Astrologer Jessica Murray has written a chapter for a book of collected works titled Transpersonal Astrology: Explorations at the Frontier.
At the beginning of her article, “The World Moment,” Jessica points out that the astrology of self intersects with the the times one lives in.
“It was a bold move of ours, being born into this particular epoch. Our soulselves deserve every credit for incarnating into an era this intense.” (p. 25)
We are existing at the “dawning of a new zodiacal age” and a “new 26,000-year long cycle.” A lot is happening, and “it feels very important to be psycho-spiritually awake”, i.e., “living through the center of the [astrological] chart.”
Jessica notes that her clients increasingly are asking about their relationship with our times, and she relates our need for epochal understanding to the differences between the inner and outer planets.
Pairing of Inner and Outer Planets
Noting that current thought tends to limit itself to the planets within Saturn’s orbit, Jessica takes on a journey beyond the personal planets towards Uranus, Neptune and Pluto.
Mercury and Uranus
Jessica begins by comparing Mercury and Saturn as two planets that separate and divide us. As a result, our thinking has become limited and we see things very simplistically in dualistic oppositions.

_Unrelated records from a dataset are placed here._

**src/rtl/bmt_pkg.sv**
```systemverilog
package bmt_pkg;
   // Default geometry of the metric table
   localparam int unsigned DEF_SMP_W   = 3;  // sample resolution
   localparam int unsigned DEF_MET_W   = 6;  // metric resolution
   localparam int unsigned DEF_ST_BITS = 2;  // trellis state bits (four states)

   // Number of trellis branches for a given state width
   function automatic int unsigned branch_count(int unsigned st_bits);
      return 1 << (st_bits + 1);
   endfunction

   // Number of distinct sample codes
   function automatic int unsigned sample_count(int unsigned smp_w);
      return 1 << smp_w;
   endfunction
endpackage

```
**src/rtl/bmt_wr_decode.sv**
```systemverilog
module bmt_wr_decode #(
   parameter int unsigned SMP_W = bmt_pkg::DEF_SMP_W,
   parameter int unsigned BR_W  = bmt_pkg::DEF_ST_BITS + 1,
   localparam int unsigned AW   = SMP_W + BR_W,
   localparam int unsigned NS   = 1 << SMP_W,
   localparam int unsigned NB   = 1 << BR_W
) (
   input  logic          wr_en,
   input  logic [AW-1:0] wr_addr,
   output logic [NS-1:0] row_we,
   output logic [NB-1:0] br_sel
);
   logic [SMP_W-1:0] row_idx;
   logic [BR_W-1:0]  br_idx;

   assign row_idx = wr_addr[AW-1:BR_W];
   assign br_idx  = wr_addr[BR_W-1:0];

   // Row strobe only when writing; branch select is a plain one-hot decode
   always_comb begin
      row_we = '0;
      if (wr_en) row_we[row_idx] = 1'b1;
   end

   always_comb begin
      br_sel = '0;
      br_sel[br_idx] = 1'b1;
   end
endmodule

```
**src/rtl/bmt_row.sv**
```systemverilog
module bmt_row #(
   parameter int unsigned NB    = bmt_pkg::branch_count(bmt_pkg::DEF_ST_BITS),
   parameter int unsigned MET_W = bmt_pkg::DEF_MET_W,
   localparam int unsigned ROW_W = NB * MET_W
) (
   input  logic             clk,
   input  logic             rst_n,
   input  logic             row_we,
   input  logic [NB-1:0]    br_sel,
   input  logic [MET_W-1:0] wr_data,
   output logic [ROW_W-1:0] row_q
);
   // One register per branch entry of this sample row
   for (genvar b = 0; b < NB; b++) begin : g_entry
      always_ff @(posedge clk) begin
         if (!rst_n)
            row_q[b*MET_W +: MET_W] <= '0;
         else if (row_we && br_sel[b])
            row_q[b*MET_W +: MET_W] <= wr_data;
      end
   end

   // Unselected rows keep their content
   assert_row_hold_R8: assert property (@(posedge clk) disable iff (!rst_n)
      !row_we |=> $stable(row_q))
      else $error("row changed without a write strobe");
endmodule

```
**src/rtl/bmt_read_stage.sv**
```systemverilog
module bmt_read_stage #(
   parameter int unsigned SMP_W = bmt_pkg::DEF_SMP_W,
   parameter int unsigned ROW_W = bmt_pkg::branch_count(bmt_pkg::DEF_ST_BITS) * bmt_pkg::DEF_MET_W,
   localparam int unsigned NS   = 1 << SMP_W
) (
   input  logic               clk,
   input  logic               rst_n,
   input  logic [NS*ROW_W-1:0] rows,
   input  logic [SMP_W-1:0]   smp,
   input  logic               smp_vld,
   output logic [ROW_W-1:0]   bm_q,
   output logic               bm_vld_q
);
   logic [ROW_W-1:0] row_mux;

   // Row select by sample value, built as an AND-OR tree over all rows
   always_comb begin
      row_mux = '0;
      for (int s = 0; s < int'(NS); s++) begin
         if (smp == SMP_W'(s)) row_mux = row_mux | rows[s*ROW_W +: ROW_W];
      end
   end

   // Output captures pre-edge table contents, so a same-edge write is not seen
   always_ff @(posedge clk) begin
      if (!rst_n) begin
         bm_q     <= '0;
         bm_vld_q <= 1'b0;
      end else begin
         bm_vld_q <= smp_vld;
         if (smp_vld) bm_q <= row_mux;
      end
   end

   assert_vld_follow_R4: assert property (@(posedge clk) disable iff (!rst_n)
      smp_vld |=> bm_vld_q)
      else $error("valid flag missed an accepted sample");

   assert_vld_idle_R4: assert property (@(posedge clk) disable iff (!rst_n)
      !smp_vld |=> !bm_vld_q)
      else $error("valid flag raised without a sample");

   assert_hold_idle_R7: assert property (@(posedge clk) disable iff (!rst_n)
      !smp_vld |=> $stable(bm_q))
      else $error("metrics changed without a sample");
endmodule

```
**src/rtl/bm_table_unit.sv**
```systemverilog
module bm_table_unit #(
   parameter int unsigned SMP_W   = bmt_pkg::DEF_SMP_W,
   parameter int unsigned MET_W   = bmt_pkg::DEF_MET_W,
   parameter int unsigned ST_BITS = bmt_pkg::DEF_ST_BITS,
   localparam int unsigned BR_W   = ST_BITS + 1,
   localparam int unsigned NB     = bmt_pkg::branch_count(ST_BITS),
   localparam int unsigned NS     = bmt_pkg::sample_count(SMP_W),
   localparam int unsigned AW     = SMP_W + BR_W,
   localparam int unsigned ROW_W  = NB * MET_W
) (
   input  logic             clk,
   input  logic             rst_n,
   input  logic [SMP_W-1:0] smp_i,
   input  logic             smp_vld_i,
   input  logic             wr_en_i,
   input  logic [AW-1:0]    wr_addr_i,
   input  logic [MET_W-1:0] wr_data_i,
   output logic [ROW_W-1:0] bm_o,
   output logic             bm_vld_o
);
   // Elaboration-time sanity of the geometry
   if (SMP_W < 1 || SMP_W > 8) begin : g_bad_smp
      $error("SMP_W out of supported range");
   end
   if (MET_W < 1 || MET_W > 16) begin : g_bad_met
      $error("MET_W out of supported range");
   end
   if (ST_BITS < 1 || ST_BITS > 6) begin : g_bad_st
      $error("ST_BITS out of supported range");
   end
   if (NS * NB > 4096) begin : g_bad_size
      $error("table too large");
   end

   logic [NS-1:0]       row_we;
   logic [NB-1:0]       br_sel;
   logic [NS*ROW_W-1:0] rows;

   bmt_wr_decode #(.SMP_W(SMP_W), .BR_W(BR_W)) u_dec (
      .wr_en  (wr_en_i),
      .wr_addr(wr_addr_i),
      .row_we (row_we),
      .br_sel (br_sel)
   );

   // One storage row per sample code
   for (genvar s = 0; s < NS; s++) begin : g_row
      bmt_row #(.NB(NB), .MET_W(MET_W)) u_row (
         .clk    (clk),
         .rst_n  (rst_n),
         .row_we (row_we[s]),
         .br_sel (br_sel),
         .wr_data(wr_data_i),
         .row_q  (rows[s*ROW_W +: ROW_W])
      );
   end

   bmt_read_stage #(.SMP_W(SMP_W), .ROW_W(ROW_W)) u_rd (
      .clk     (clk),
      .rst_n   (rst_n),
      .rows    (rows),
      .smp     (smp_i),
      .smp_vld (smp_vld_i),
      .bm_q    (bm_o),
      .bm_vld_q(bm_vld_o)
   );

   assert_wr_onehot_R3: assert property (@(posedge clk) disable iff (!rst_n)
      wr_en_i |-> ($countones(row_we) == 1 && $countones(br_sel) == 1))
      else $error("write did not decode to a single entry");

   assert_no_wr_when_idle_R8: assert property (@(posedge clk) disable iff (!rst_n)
      !wr_en_i |-> (row_we == '0))
      else $error("row strobe without write enable");
endmodule

```
**config.mk**
```make
export PLATFORM = sky130hd
export DESIGN_NAME = bm_table_unit
export DESIGN_NICKNAME = d
export VERILOG_FILES = /design/src/rtl/bmt_pkg.sv /design/src/rtl/bmt_wr_decode.sv /design/src/rtl/bmt_row.sv /design/src/rtl/bmt_read_stage.sv /design/src/rtl/bm_table_unit.sv
export SDC_FILE = /design/constraint.sdc
export NUM_CORES = 1
export LEC_CHECK = 0
export ABC_AREA = 0
export BUFFER_PORTS_ARGS = -buffer_cell sky130_fd_sc_hd__buf_2
export CAP_MARGIN = 25
export CORE_ASPECT_RATIO = 1.2
export CORE_UTILIZATION = 30
export DETAILED_ROUTE_END_ITERATION = 7
export HOLD_SLACK_MARGIN = 0.08
export MAX_ROUTING_LAYER = met4
export PLACE_DENSITY = 0.51
export SLEW_MARGIN = 20
export SYNTH_ARGS = -nofsm -noshare
export SYNTH_HDL_FRONTEND = slang
export SYNTH_SLANG_ARGS = --single-unit
```
**constraint.sdc**
```tcl
create_clock -name clk -period 1.6 [get_ports clk]
set_input_delay 0.24 -clock clk [delete_from_list [all_inputs] [get_ports clk]]
set_output_delay 0.24 -clock clk [all_outputs]
set_load 0.02 [all_outputs]
```
==> results of run 1 <==
## sequential cells by signal (all words and copies together) (netlist names)
signal             flops
g_row.u_row.row_q    384
u_rd.bm_q             48
u_rd.bm_vld_q          1
## metal layers
| metal | GRT usage, % | up-vias | routed length (µm) |
|---|---|---|---|
| met5 | - | - | 0 |
| met4 | 7.66 | 0 | 2360 |
| met3 | 1.87 | 121 | 2390 |
| met2 | 31.7 | 403 | 30500 |
| met1 | 21.9 | 8363 | 26000 |
| li1 | - | 8332 | - |
## worst min-delay path: cells and delay by family
kind	cells	cell delay, ns
buf+inv	1	0.18
compound gates	2	0.23
## cell type report
class,count,area [µm²]
diodes,1,2.50
clock buffers,65,1300
clock inverters,8,40.0
fillers,6590,41500
multi-input cells,1700,10100
flip-flops and latches,433,8670
well taps,832,1040
repair buffers,218,2170
## worst min-delay path by stage
stage	end	slack [ns]	cells past startpoint	from
6_report	u_rd.bm_q[29]	0.17	3	smp_i[2]
5_1_grt	u_rd.bm_q[29]	0.16	3	smp_i[2]
4_1_cts	u_rd.bm_q[29]	0.15	3	smp_i[2]
3_5_place_dp	g_row[4].u_row.row_q[27]	0.45	2	g_row[4].u_row.row_q[27]
3_3_place_gp	g_row[3].u_row.row_q[15]	0.44	2	g_row[3].u_row.row_q[15]
2_1_floorplan	g_row[3].u_row.row_q[12]	0.43	2	g_row[3].u_row.row_q[12]
## layout by cell type, fill, tap and decap left out, types with 48 or more instances in the layout
cell	count
a21oi_1	143
mux2i_1	120
buf_4	96
buf_12	54
or2_2	48
nand3_1	265
a21boi_0	341
buf_2	64
nand2_1	405
o21ai_0	191
a22o_1	48
a22oi_1	48
dfxtp_1	433
## power breakdown
group | switching (mW) | leakage [nW] | internal [mW]
registers | 0.0777 | 3.50 | 10.9
clock network | 4.27 | 0.670 | 5.58
logic | 1.31 | 3.55 | 0.750
total | 5.65 | 7.72 | 17.2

“It is the Saturnine conception of reality and the Mercurial linear mind that have monopolized conventional worldview and its institutions. They cannot, by themselves, take us where we need to go.” (p28)
Jessica asserts that Uranus is a higher “octave” of Mercury. While Mercurial oppositions lead us into “pitched battle,” Uranus instigates “sublime revelation” (p29). Here’s how the dialectical process works when Uranus is brought in:
“With Uranian intelligence applied [to a Mercurial opposition], however, the two halves are seen to be a part of the same whole….The polarized energies reveal themselves to be flip sides of the same coin, giving rise to a previously unseen third meaning.” (p29)

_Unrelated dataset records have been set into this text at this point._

--- src/rtl/rtcx_regs.sv ---
module rtcx_regs
    import rtcx_pkg::*;
#(
    parameter int IDX_W    = 7,
    parameter int DW       = 8,
    parameter int CS_FIRST = 16,
    parameter int CS_LAST  = 45,
    parameter int CS_HIGH  = 46,
    parameter int CS_LOW   = 47
) (
    input  logic                clk,
    input  logic                rst_n,
    input  logic                bus_a0,
    input  logic                bus_wr,
    input  logic                bus_rd,
    input  logic [DW-1:0]       bus_wdata,
    output logic [DW-1:0]       bus_rdata,
    input  logic                uip_set,
    input  logic                uip_clr,
    input  logic [DW-1:0]       flag_set,
    output logic                irq,
    input  logic                tc_copy,
    input  logic [N_TIME*DW-1:0] tc_bytes,
    output logic [N_TIME*DW-1:0] tm_image,
    output logic                tm_load,
    output logic [DW-1:0]       ctrl_a,
    output logic [DW-1:0]       ctrl_b
);
    localparam int DEPTH = 1 << IDX_W;
    localparam logic [DW-1:0] RST_A = DW'(8'h26);
    localparam logic [DW-1:0] RST_B = DW'(8'h02);
    localparam logic [DW-1:0] RST_D = DW'(8'h80);

    logic [DW-1:0]    mem [DEPTH];
    logic [IDX_W-1:0] idx;
    logic             data_wr, data_rd;
    logic             set_mode;
    logic             in_range;
    logic [2*DW-1:0]  sum_out;
    logic [DW-1:0]    c_val;

    assign data_wr = bus_wr && bus_a0;
    assign data_rd = bus_rd && bus_a0;

    rtcx_mode_fsm u_mode (
        .clk      (clk),
        .rst_n    (rst_n),
        .b_wr     (data_wr && idx == IDX_W'(IDX_CTL_B)),
        .b_frz    (bus_wdata[FRZ_BIT]),
        .time_wr  (data_wr && is_time_idx(7'(idx))),
        .set_mode (set_mode),
        .tm_load  (tm_load)
    );

    rtcx_csum #(.DW(DW), .IDX_W(IDX_W), .LO(CS_FIRST), .HI(CS_LAST)) u_csum (
        .idx      (idx),
        .old_byte (mem[idx]),
        .new_byte (bus_wdata),
        .sum_in   ({mem[CS_HIGH], mem[CS_LOW]}),
        .in_range (in_range),
        .sum_out  (sum_out)
    );

    rtcx_flags #(.DW(DW)) u_flags (
        .clk      (clk),
        .rst_n    (rst_n),
        .rd_c     (data_rd && idx == IDX_W'(IDX_STAT_C)),
        .flag_set (flag_set),
        .c_val    (c_val),
        .irq      (irq)
    );

    always_ff @(posedge clk) begin
        if (!rst_n) begin
            for (int i = 0; i < DEPTH; i++) mem[i] <= '0;
            mem[IDX_CTL_A]  <= RST_A;
            mem[IDX_CTL_B]  <= RST_B;
            mem[IDX_STAT_D] <= RST_D;
            idx <= '0;
        end else begin
            if (tc_copy && !set_mode) begin
                for (int k = 0; k < N_TIME; k++)
                    mem[slot_idx(k)] <= tc_bytes[k*DW +: DW];
            end
            if (uip_clr)                   mem[IDX_CTL_A][BUSY_BIT] <= 1'b0;
            else if (uip_set && !set_mode) mem[IDX_CTL_A][BUSY_BIT] <= 1'b1;

            if (bus_wr && !bus_a0) idx <= bus_wdata[IDX_W-1:0];
            if (data_wr) begin
                case (int'(idx))
                    IDX_CTL_A: mem[IDX_CTL_A][BUSY_BIT-1:0] <= bus_wdata[BUSY_BIT-1:0];
                    IDX_CTL_B: begin
                        if (bus_wdata[FRZ_BIT]) begin
                            mem[IDX_CTL_B] <= bus_wdata & ~(DW'(1) << UEN_BIT);
                            mem[IDX_CTL_A][BUSY_BIT] <= 1'b0;
                        end else begin
                            mem[IDX_CTL_B] <= bus_wdata;
                        end
                    end
                    IDX_STAT_C, IDX_STAT_D: ;
                    default: mem[idx] <= bus_wdata;
                endcase
                if (in_range) begin
                    mem[CS_HIGH] <= sum_out[2*DW-1:DW];
                    mem[CS_LOW]  <= sum_out[DW-1:0];
                end
            end
        end
    end

    always_comb begin
        if (!bus_a0)                          bus_rdata = '1;
        else if (idx == IDX_W'(IDX_STAT_C))   bus_rdata = c_val;
        else                                  bus_rdata = mem[idx];
    end

    for (genvar k = 0; k < N_TIME; k++) begin : g_img
        assign tm_image[k*DW +: DW] = mem[slot_idx(k)];
    end

    assign ctrl_a = mem[IDX_CTL_A];
    assign ctrl_b = mem[IDX_CTL_B];


    busy_ro_chk: assert property (@(posedge clk) disable iff (!rst_n)
        (data_wr && idx == IDX_W'(IDX_CTL_A) && !uip_set && !uip_clr)
        |=> ctrl_a[BUSY_BIT] == $past(ctrl_a[BUSY_BIT]));

    frz_force_chk: assert property (@(posedge clk) disable iff (!rst_n)
        (data_wr && idx == IDX_W'(IDX_CTL_B) && bus_wdata[FRZ_BIT])
        |=> (!ctrl_b[UEN_BIT] && !ctrl_a[BUSY_BIT]));

    mode_match_chk: assert property (@(posedge clk) disable iff (!rst_n)
        set_mode == ctrl_b[FRZ_BIT]);

    stat_c_wr_chk: assert property (@(posedge clk) disable iff (!rst_n)
        (data_wr && idx == IDX_W'(IDX_STAT_C) && flag_set == '0) |=> $stable(c_val));

    csum_hold_chk: assert property (@(posedge clk) disable iff (!rst_n)
        !(data_wr && (in_range || idx == IDX_W'(CS_HIGH) || idx == IDX_W'(CS_LOW)))
        |=> $stable({mem[CS_HIGH], mem[CS_LOW]}));
endmodule
[src/rtl/swrst_cmd_decode.sv]
// Module: swrst_cmd_decode
// Reduces the three command bits of a written word to at most one request.
// Assumes the caller passes only the command bits; all other bits are dropped upstream.
module swrst_cmd_decode
    import swrst_pkg::*;
(
    input  logic             bit_warm,
    input  logic             bit_xtrn,
    input  logic             bit_dbg,
    output logic [NKIND-1:0] set_oh,
    output logic             any_cmd
);
    swrst_cmd_e sel;

    // Priority selection and one-hot expansion
    always_comb begin
        sel     = pick_cmd(bit_warm, bit_xtrn, bit_dbg);
        set_oh  = cmd_onehot(sel);
        any_cmd = (sel != CMD_NONE);
    end
endmodule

This, of course, appealed greatly to me as it is the underlying significance of the yin yang (taijitu) symbol which inspired the hexagrams found in the ancient I Ching (Chinese Book of Changes).
Moon and Neptune
Next Jessica tackles another pair of inner and outer planets (or heavenly bodies), In this case the Moon lets us find comfort and security, but it doesn’t lead us to more “sublime emotional states”. The “transpersonal receptivity of Neptune, on the other hand, allows it to “accept any and all feelings without the dilution of personal need.”
Rather than remaining on “the first rung of the emotional ladder,” Neptune elevates us so that “our instincts commingle with what our soul knows.”(p30)
Venus, Mars, Jupiter and the Transpersonal Planets
In a nutshell, Jessica believes Venus needs to be inspired by the “trans-egoic”.
Mars needs “unleashing its vitality into righteous acts of courage which arise—by appointment—from the world moment.”(p31)
Jupiter gets itself into the “right or wrong” trap without transpersonal influence. Then Jupiter needs “truth “to set it free.
In particular, spiritual apartheid in the face of modern mechanistic materialism has led to spiritual-secular split that infuses our consciousness with a very limited view of what reality really is. In particular, Jessica points to the way so many of us “put our faith in the over-riding realness of money”. (p34)
She also quotes Rob Hand about the compartmentalization of the practice of astrology—“…many of us think like astrologers when we’re doing astrology, and like modern people when we do everything else.”
Saturn to the Rescue!
Saturn has been misused in many ways and has been an inhibitor of spiritual exploration. But Saturn has a “value-neutral essence” that along with its sense of responsibility allows us to make use of Uranus, Neptune, and Pluto to make our world and individual lives better. Says Jessica, “It is hazardous to take on the outer planets without factoring in Saturnine responsibilities”.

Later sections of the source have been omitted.